▶ [Your goal]: The answer is one number. Say how many lines in the entries below include the word "endpoints".
--- Data records Enclosed Below ---
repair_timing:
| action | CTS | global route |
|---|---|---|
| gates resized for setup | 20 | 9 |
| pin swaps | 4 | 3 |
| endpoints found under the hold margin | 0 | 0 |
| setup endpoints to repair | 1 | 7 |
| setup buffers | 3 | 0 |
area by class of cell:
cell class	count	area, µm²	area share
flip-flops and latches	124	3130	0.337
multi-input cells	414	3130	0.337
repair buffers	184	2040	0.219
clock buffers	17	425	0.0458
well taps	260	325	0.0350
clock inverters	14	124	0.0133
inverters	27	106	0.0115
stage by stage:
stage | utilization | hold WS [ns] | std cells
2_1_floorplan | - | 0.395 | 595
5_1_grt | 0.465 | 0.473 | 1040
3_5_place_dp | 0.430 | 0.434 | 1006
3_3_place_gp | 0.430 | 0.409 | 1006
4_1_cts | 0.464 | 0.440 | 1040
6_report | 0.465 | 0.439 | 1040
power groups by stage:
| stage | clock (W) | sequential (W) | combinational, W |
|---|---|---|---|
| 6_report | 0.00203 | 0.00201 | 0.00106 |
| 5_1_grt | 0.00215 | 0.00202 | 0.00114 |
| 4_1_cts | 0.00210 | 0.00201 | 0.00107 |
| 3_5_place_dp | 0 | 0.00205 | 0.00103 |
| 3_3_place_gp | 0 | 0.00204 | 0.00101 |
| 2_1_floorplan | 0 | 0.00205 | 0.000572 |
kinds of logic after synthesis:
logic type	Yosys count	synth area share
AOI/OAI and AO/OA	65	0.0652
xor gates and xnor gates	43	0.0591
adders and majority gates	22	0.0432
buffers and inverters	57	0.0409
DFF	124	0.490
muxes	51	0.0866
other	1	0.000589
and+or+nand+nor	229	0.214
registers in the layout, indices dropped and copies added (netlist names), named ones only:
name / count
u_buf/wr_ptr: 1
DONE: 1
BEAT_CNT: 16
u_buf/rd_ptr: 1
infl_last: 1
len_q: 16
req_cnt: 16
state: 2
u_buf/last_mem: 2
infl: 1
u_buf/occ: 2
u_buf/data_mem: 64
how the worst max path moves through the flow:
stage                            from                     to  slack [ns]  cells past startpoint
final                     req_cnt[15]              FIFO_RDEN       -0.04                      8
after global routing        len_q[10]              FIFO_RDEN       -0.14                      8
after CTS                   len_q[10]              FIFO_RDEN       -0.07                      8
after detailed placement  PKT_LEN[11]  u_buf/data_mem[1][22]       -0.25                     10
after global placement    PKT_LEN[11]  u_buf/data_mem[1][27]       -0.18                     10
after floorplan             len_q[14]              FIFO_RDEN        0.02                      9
`src/rtl/delay_arbiter.sv`:
```
// delay_arbiter: round-robin arbiter sharing one down-counting delay timer
// among NUM_REQ requesters. A grant loads the winner's delay; done pulses
// to the winner D+1 cycles after its grant.
// Optional feature: define DELAY_ARBITER_ABORT_EN to add an abort input that
// cancels an in-flight count without a done pulse.
module delay_arbiter #(
  parameter int unsigned NUM_REQ   = 4,
  parameter int unsigned CNT_WIDTH = 16
) (
  input  logic                           clk,
  input  logic                           resetn,
`ifdef DELAY_ARBITER_ABORT_EN
  input  logic                           abort,
`endif
  input  logic [NUM_REQ-1:0]             req,
  input  logic [NUM_REQ*CNT_WIDTH-1:0]   delay_in,
  output logic [NUM_REQ-1:0]             grant,
  output logic [NUM_REQ-1:0]             done,
  output logic                           busy,
  output logic [$clog2(NUM_REQ)-1:0]     active_id
);

  localparam int unsigned IDW = $clog2(NUM_REQ);
  localparam logic [NUM_REQ-1:0] ONE_HOT0 = NUM_REQ'(1);
  localparam logic [IDW-1:0] LAST_ID = IDW'(NUM_REQ - 1);

  typedef enum logic [1:0] {
    IDLE  = 2'd0,
    COUNT = 2'd1,
    DONE  = 2'd2
  } state_t;

  state_t               state, state_nxt;
  logic [CNT_WIDTH-1:0] cnt, cnt_nxt;
  logic [IDW-1:0]       ptr, ptr_nxt;
  logic [NUM_REQ-1:0]   grant_nxt, done_nxt;
  logic                 busy_nxt;
  logic [IDW-1:0]       id_nxt;

  logic                 hi_found, lo_found;
  logic [IDW-1:0]       hi_w, lo_w, win;
  logic [CNT_WIDTH-1:0] hi_d, lo_d, win_delay;

  // Round-robin pick: first request at or above ptr, else first request overall
  always_comb begin
    hi_found = 1'b0;
    lo_found = 1'b0;
    hi_w     = '0;
    lo_w     = '0;
    hi_d     = '0;
    lo_d     = '0;
    for (int j = 0; j < int'(NUM_REQ); j++) begin
      if (req[j] && !hi_found && (IDW'(j) >= ptr)) begin
        hi_found = 1'b1;
        hi_w     = IDW'(j);
        hi_d     = delay_in[j*CNT_WIDTH +: CNT_WIDTH];
      end
      if (req[j] && !lo_found) begin
        lo_found = 1'b1;
        lo_w     = IDW'(j);
        lo_d     = delay_in[j*CNT_WIDTH +: CNT_WIDTH];
      end
    end
    win       = hi_found ? hi_w : lo_w;
    win_delay = hi_found ? hi_d : lo_d;
  end

  // Next-state and next-output logic; every output is registered below
  always_comb begin
    state_nxt = state;
    cnt_nxt   = cnt;
    ptr_nxt   = ptr;
    grant_nxt = '0;
    done_nxt  = '0;
    busy_nxt  = busy;
    id_nxt    = active_id;
    case (state)
      IDLE: begin
        busy_nxt = 1'b0;
        if (|req) begin
          grant_nxt = ONE_HOT0 << win;
          id_nxt    = win;
          busy_nxt  = 1'b1;
          cnt_nxt   = win_delay;
          ptr_nxt   = (win == LAST_ID) ? '0 : win + IDW'(1);
          state_nxt = COUNT;
        end
      end
      COUNT: begin
        busy_nxt = 1'b1;
`ifdef DELAY_ARBITER_ABORT_EN
        if (abort) begin
          busy_nxt  = 1'b0;
          state_nxt = IDLE;
        end else
`endif
        if (cnt != '0) begin
          cnt_nxt = cnt - CNT_WIDTH'(1);
        end else begin
          done_nxt  = ONE_HOT0 << active_id;
          state_nxt = DONE;
        end
      end
      DONE: begin
        busy_nxt  = 1'b0;
        state_nxt = IDLE;
      end
      default: begin
        busy_nxt  = 1'b0;
        state_nxt = IDLE;
      end
    endcase
  end

  // State, timer, pointer and output registers
  always_ff @(posedge clk or negedge resetn) begin
    if (!resetn) begin
      state     <= IDLE;
      cnt       <= '0;
      ptr       <= '0;
      grant     <= '0;
      done      <= '0;
      busy      <= 1'b0;
      active_id <= '0;
    end else begin
      state     <= state_nxt;
      cnt       <= cnt_nxt;
      ptr       <= ptr_nxt;
      grant     <= grant_nxt;
      done      <= done_nxt;
      busy      <= busy_nxt;
      active_id <= id_nxt;
    end
  end

endmodule

```
`config.mk`:
```
export PLATFORM = sky130hd
export DESIGN_NAME = delay_arbiter
export DESIGN_NICKNAME = d
export VERILOG_FILES = /design/src/rtl/delay_arbiter.sv
export SDC_FILE = /design/constraint.sdc
export NUM_CORES = 1
export LEC_CHECK = 0
export BUFFER_PORTS_ARGS = -buffer_cell sky130_fd_sc_hd__buf_2
export CORE_ASPECT_RATIO = 1.75
export CORE_UTILIZATION = 55
export CTS_CLUSTER_SIZE = 40
export DETAILED_ROUTE_END_ITERATION = 7
export PLACE_DENSITY = 0.86
export SETUP_SLACK_MARGIN = 0.1
export SYNTH_ARGS = -nofsm -noshare
export SYNTH_HDL_FRONTEND = slang
export SYNTH_SLANG_ARGS = --single-unit
```
`constraint.sdc`:
```
create_clock -name clk -period 5.3 [get_ports clk]
set_clock_uncertainty 0.2 [all_clocks]
set_input_delay 1.06 -clock clk [delete_from_list [all_inputs] [get_ports clk]]
set_output_delay 1.06 -clock clk [all_outputs]
set_load 0.05 [all_outputs]
```
==> impl_metrics.env, run 1 <==
export IMPL_drive_above_1_share_pct=25.5
export IMPL_cts_root_buf="clkbuf_8"
export IMPL_num_io_pins=81
export IMPL_r2r_setup_slack_ps=2360
export IMPL_die_w_um=52.9
export IMPL_hp_class="reg2reg"
export IMPL_post_cts_buffers=0
export IMPL_nets=474
export IMPL_hpwl_mm=5.20
export IMPL_hold_depth=1
export IMPL_routabilityCongestion=0.916
export IMPL_final_hold_violation_count=0
export IMPL_cts_num_sinks=31
export IMPL_num_rows=32
export IMPL_min_period_over_period_pct=58.9
export IMPL_r2r_end="cnt[6]"
export IMPL_maxSlewViolCount=0
export IMPL_yosysUniqueCellTypes=46
export IMPL_clkTransAtPathRegs_ps=70
export IMPL_htreeDepth=2
export IMPL_grt_pass1_wl_mm=11.9
export IMPL_stdcell_count=451
export IMPL_startpoint_type="input port"
export IMPL_rsz0062_at_grt="no"
export IMPL_grt_pass1_vias=2708
export IMPL_grt_overflow=0
export IMPL_end_kind="flip-flop"
export IMPL_leakagePower_nw=1.39
export IMPL_die_h_um=91.0
export IMPL_areaGrowthSynthToFinish_pct=19.4
export IMPL_ys_warn_count=0
export IMPL_clk_latency_ps=280
export IMPL_synth_area_per_cell_um2=7.41
export IMPL_r2r_start="cnt[0]"
export IMPL_drc_errors=0
export IMPL_worst_pin_slew_ps=944
export IMPL_status="finished, final reports clean"
export IMPL_grt_max_degree=38
export IMPL_synth_edf_count=0
export IMPL_crit_fanout=37
export IMPL_hold_path_startpoint="active_id[0]"
export IMPL_place_port_buffers=80
export IMPL_cts_buffers=5
export IMPL_yosysSeqAreaShare_pct=31.2
export IMPL_antenna_found_initial=0
export IMPL_syn_num_nets=411
export IMPL_wire_per_inst_um=16.0
export IMPL_min_period_ps=3120
export IMPL_antenna_cells=0
export IMPL_viasPerCell=6.31
export IMPL_critPathArrivalTime_ps=3100
export IMPL_setup_tns_ps=0
export IMPL_synth_area_leader_cell="dfrtp_1"
export IMPL_r2r_cells=9
export IMPL_syn_area_um2=2490
export IMPL_p_per_area_nw_per_um2=307
export IMPL_cp_required_ps=5280
export IMPL_maxCapViolCount=0
export IMPL_postCtsHoldBufs=0
export IMPL_dieArea_um2=4810
export IMPL_hold_path_end="done[0]"
export IMPL_grtUsageTotal_pct=32.1
export IMPL_synth_cells=336
export IMPL_ys_top_cells_by_area="dfrtp_1 31%, a21oi_1 10%, nand2_1 6.9%"
export IMPL_ant_nets=0
export IMPL_ys_ff_latch=31
export IMPL_crit_type="in2reg"
export IMPL_maxSlewHeadroom_pct=37.0
export IMPL_drt_pass1_iter_count=7
export IMPL_drtIter0Drc=103
export IMPL_coreArea_um2=4360
export IMPL_dp_cells=443
export IMPL_achievable_frequency_ghz=0.320
export IMPL_irDropWorstVdd_uv=199
export IMPL_routed_wirelength_mm=7.20
export IMPL_synth_async_reset_ratio_pct=100
export IMPL_cts_tree="yes"
export IMPL_ys_flop_type="dfrtp_1"
export IMPL_cts_max_path_buffers=2
export IMPL_cts_resized=0
export IMPL_start_util_pct=57.0
export IMPL_vias=2848
export IMPL_setup_viol=0
export IMPL_synth_top_area_share_pct=31.2
## metal layers
layer	GRT usage (%)	wire, um	up-vias
met5	0	0	-
met4	16.9	212	0
met3	3.35	441	19
met2	53.4	3790	162
met1	39.0	2760	1305
li1	-	-	1362
## flip-flops by register name (all words and copies together), names as in the netlist
register / count
ptr: 2
state: 2
cnt: 16
done: 4
busy: 1
active_id: 2
grant: 4
## report_power, final
part | switching, mW | internal [mW] | leakage, nW
logic | 0.167 | 0.118 | 0.951
clock network | 0.0922 | 0.152 | 0.0612
registers | 0.0889 | 0.295 | 0.379
## kinds of logic (layout without fill, tap and decap cells)
| family | Yosys count | count (layout) | synth area share (%) |
|---|---|---|---|
| compound gates | 131 | 131 | 33.8 |
| simple gates | 129 | 129 | 25.4 |
| buf+inv | 39 | 103 | 6.64 |
| flops | 31 | 31 | 31.2 |
| fa+ha+maj | 5 | 5 | 2.51 |
| mux | 1 | 1 | 0.452 |
## synth_stat cells (8+ instances only)
cell type / count
a21oi_1: 51
a221oi_1: 8
a311oi_1: 10
and3_1: 13
clkbuf_1: 21
dfrtp_1: 31
inv_1: 11
nand2_1: 46
nand2b_1: 11
nor2_1: 22
nor3_1: 11
o21ai_0: 34
## final cells by class
type                    instances  area, um2
clock buffers                   6       82.6
multi-input cells             266       1550
inverters                      13       48.8
flip-flops and latches         31        776
clock inverters                 2       35.0
repair buffers                 82        415
fillers                       366       1390
well taps                      51       63.8
## placed cells by master, fill, tap and decap left out, types with 10 or more instances in the layout
cell type / synthesis / routed
inv_1: 11 / 11
nand2_1: 46 / 46
buf_2: 3 / 80
a21oi_1: 51 / 51
nor2_1: 22 / 21
dfrtp_1: 31 / 31
nand2b_1: 11 / 11
o21ai_0: 34 / 34
a311oi_1: 10 / 10
nor3_1: 11 / 11
and3_1: 13 / 13
## per-stage QoR
stage	hold WS [ps]	power (mW)	cell area [um2]	worst slack, ps	util [%]
after CTS	290	0.906	2970	2210	68.1
after detailed placement	277	0.664	2850	1950	65.4
final	281	0.913	2970	2180	68.1
after global placement	268	0.654	2850	2080	65.4
after global routing	296	0.967	2970	1980	68.1
after floorplan	283	0.570	2490	2310	-
## worst max-delay path by stage
stage | from | to | slack (ps) | cells past startpoint
after floorplan | req[3] | grant[0] | 2310 | 8
after global placement | req[3] | cnt[6] | 2080 | 8
after detailed placement | req[3] | cnt[6] | 1950 | 8
after CTS | req[3] | cnt[6] | 2210 | 8
after global routing | req[3] | cnt[6] | 1980 | 8
final | req[3] | cnt[6] | 2180 | 8
## worst max-delay path, cell delays in order
cell and delay (ps):
buf_2 470, nor4_1 200, a21oi_1 330, o31ai_4 230, inv_2 270, o21ai_0 130, nor2b_1 160, a311oi_1 240
(Power assumes the default switching activity.)
==> run 2, diff against run 1 <==
--- a/config.mk
+++ b/config.mk
@@ -7,10 +7,10 @@
 export LEC_CHECK = 0
 export BUFFER_PORTS_ARGS = -buffer_cell sky130_fd_sc_hd__buf_2
 export CORE_ASPECT_RATIO = 1.75
-export CORE_UTILIZATION = 55
+export CORE_UTILIZATION = 51
 export CTS_CLUSTER_SIZE = 40
 export DETAILED_ROUTE_END_ITERATION = 7
-export PLACE_DENSITY = 0.86
+export PLACE_DENSITY = 0.8
 export SETUP_SLACK_MARGIN = 0.1
 export SYNTH_ARGS = -nofsm -noshare
 export SYNTH_HDL_FRONTEND = slang
==> constraint.sdc (replaced) <==
create_clock -name clk -period 3.2 [get_ports clk]
set_clock_uncertainty 0.2 [all_clocks]
set_input_delay 0.64 -clock clk [delete_from_list [all_inputs] [get_ports clk]]
set_output_delay 0.64 -clock clk [all_outputs]
set_load 0.05 [all_outputs]
==> impl_metrics.env, run 2 (synthesis gave the netlist of run 1 again) <==
export IMPL_die_w_um=54.8
export IMPL_grtUsageTotal_pct=31.4
export IMPL_min_period_ps=2710
export IMPL_ant_nets=0
export IMPL_num_rows=33
export IMPL_end_kind="flip-flop"
export IMPL_switching_share_pct=37.7
export IMPL_cts_num_sinks=31
export IMPL_clk_latency_ps=290
export IMPL_rsz0062_at_grt="no"
export IMPL_min_period_over_period_pct=84.5
export IMPL_grt_pass1_wl_mm=12.0
export IMPL_grt_overflow=0
export IMPL_start_util_pct=53.3
export IMPL_place_port_buffers=80
export IMPL_viasPerCell=6.15
export IMPL_worst_pin_slew_ps=739
export IMPL_cts_tree="yes"
export IMPL_r2r_start="cnt[8]"
export IMPL_htreeDepth=2
export IMPL_areaGrowthSynthToFinish_pct=20.9
export IMPL_coreArea_um2=4670
export IMPL_largest_register="cnt"
export IMPL_cts_root_buf="clkbuf_8"
export IMPL_largest_reg_flops=16
export IMPL_drtIter0Drc=121
export IMPL_status="finished, final reports clean"
export IMPL_layout_common_cells="80 x buf_2, 51 x a21oi_1, 46 x nand2_1, 34 x o21ai_0, 31 x dfrtp_1"
export IMPL_startpoint_type="flip-flop"
export IMPL_intPower_uw=939
export IMPL_clkTransAtPathRegs_ps=70
export IMPL_p_per_area_nw_per_um2=501
export IMPL_grt_pass1_vias=2668
export IMPL_power_frac_seq_pct=42.2
export IMPL_dieArea_um2=5170
export IMPL_holdWs_ps=180
export IMPL_cts_max_path_buffers=2
export IMPL_r2r_end="cnt[6]"
export IMPL_cts_resized=0
export IMPL_routabilityCongestion=0.926
export IMPL_antenna_found_initial=0
export IMPL_post_cts_buffers=0
export IMPL_hp_class="in2async"
export IMPL_num_io_pins=81
export IMPL_vias=2811
export IMPL_pwr_share_clk_pct=26.9
export IMPL_final_common_cell="buf_2"
export IMPL_irDropWorstVdd_uv=374
export IMPL_hpwl_mm=5.30
export IMPL_drt_pass1_iter_count=5
export IMPL_leakagePower_nw=1.41
export IMPL_reg_top3="cnt (16), done (4), grant (4)"
export IMPL_postCtsHoldBufs=0
export IMPL_drive_above_1_share_pct=26.2
export IMPL_drc_errors=0
export IMPL_routed_wirelength_mm=7.09
export IMPL_power_frac_comb_pct=30.9
export IMPL_antenna_cells=0
export IMPL_maxSlewViolCount=0
export IMPL_critPathArrivalTime_ps=2660
export IMPL_nets=479
export IMPL_setup_viol=0
export IMPL_crit_type="reg2reg"
export IMPL_setup_tns_ps=0
export IMPL_maxCapViolCount=0
export IMPL_r2r_cells=7
export IMPL_cp_required_ps=3160
export IMPL_achievable_frequency_ghz=0.370
export IMPL_die_h_um=94.4
export IMPL_wire_per_inst_um=15.5
export IMPL_maxSlewHeadroom_pct=50.4
export IMPL_grt_max_degree=35
export IMPL_crit_fanout=16
export IMPL_final_hold_violation_count=0
export IMPL_r2r_setup_slack_ps=490
export IMPL_power_switching_uw=569
export IMPL_cts_buffers=5
## run 2: changes by cell type in the layout (fill, tap and decap cells not counted), sizes merged
cell / previous run / this run
buf: 82 / 87
## run 2: worst max-delay path, cell delays in order, from the launching register on
cell and delay [ps]:
dfrtp_1 420, or3_1 410, or3_4 380, o31ai_4 570, inv_2 270, o21ai_0 130
nor2b_1 150, a311oi_1 50
## run 2: cell type report
type	instances	area [um2]
flip-flops and latches	31	776
inverters	13	48.8
well taps	52	65.1
repair buffers	87	453
fillers	443	1660
multi-input cells	266	1550
clock buffers	6	82.6
clock inverters	2	35.0
## run 2: per-stage QoR
step | setup slack (ps) | total power, mW | cells | utilization, % | instance area [um2]
global placement | 473 | 1.08 | 449 | 61.9 | 2890
floorplan | 630 | 0.944 | 336 | - | 2490
global route | 314 | 1.62 | 457 | 64.5 | 3010
CTS | 494 | 1.51 | 457 | 64.5 | 3010
finish | 495 | 1.51 | 457 | 64.5 | 3010
detailed placement | 409 | 1.10 | 449 | 61.9 | 2890
## run 2: power groups by stage
stage | logic, mW | clock network (mW) | registers (mW)
floorplan | 0.353 | 0 | 0.591
global placement | 0.448 | 0 | 0.630
detailed placement | 0.464 | 0 | 0.636
CTS | 0.465 | 0.412 | 0.631
global route | 0.534 | 0.428 | 0.654
finish | 0.466 | 0.405 | 0.637
## run 2: worst max-delay path by stage
stage | startpoint | to | slack [ps] | depth (start not counted)
global route | cnt[8] | cnt[6] | 310 | 7
CTS | cnt[8] | cnt[6] | 490 | 7
detailed placement | req[0] | cnt[4] | 410 | 6
floorplan | req[3] | grant[0] | 630 | 8
global placement | req[0] | cnt[2] | 470 | 6
finish | cnt[8] | cnt[6] | 490 | 7
## run 2: layer usage
metal	share of wire [%]	wire length (um)	track usage (%)
met1	39	2800	39.1
met2	53	3750	52.7
met3	6.0	427	4.35
met4	1.7	119	11.1
met5	0	0	0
--- End of Enclosed Data records ---
▶ [Solution to the exercise]: 2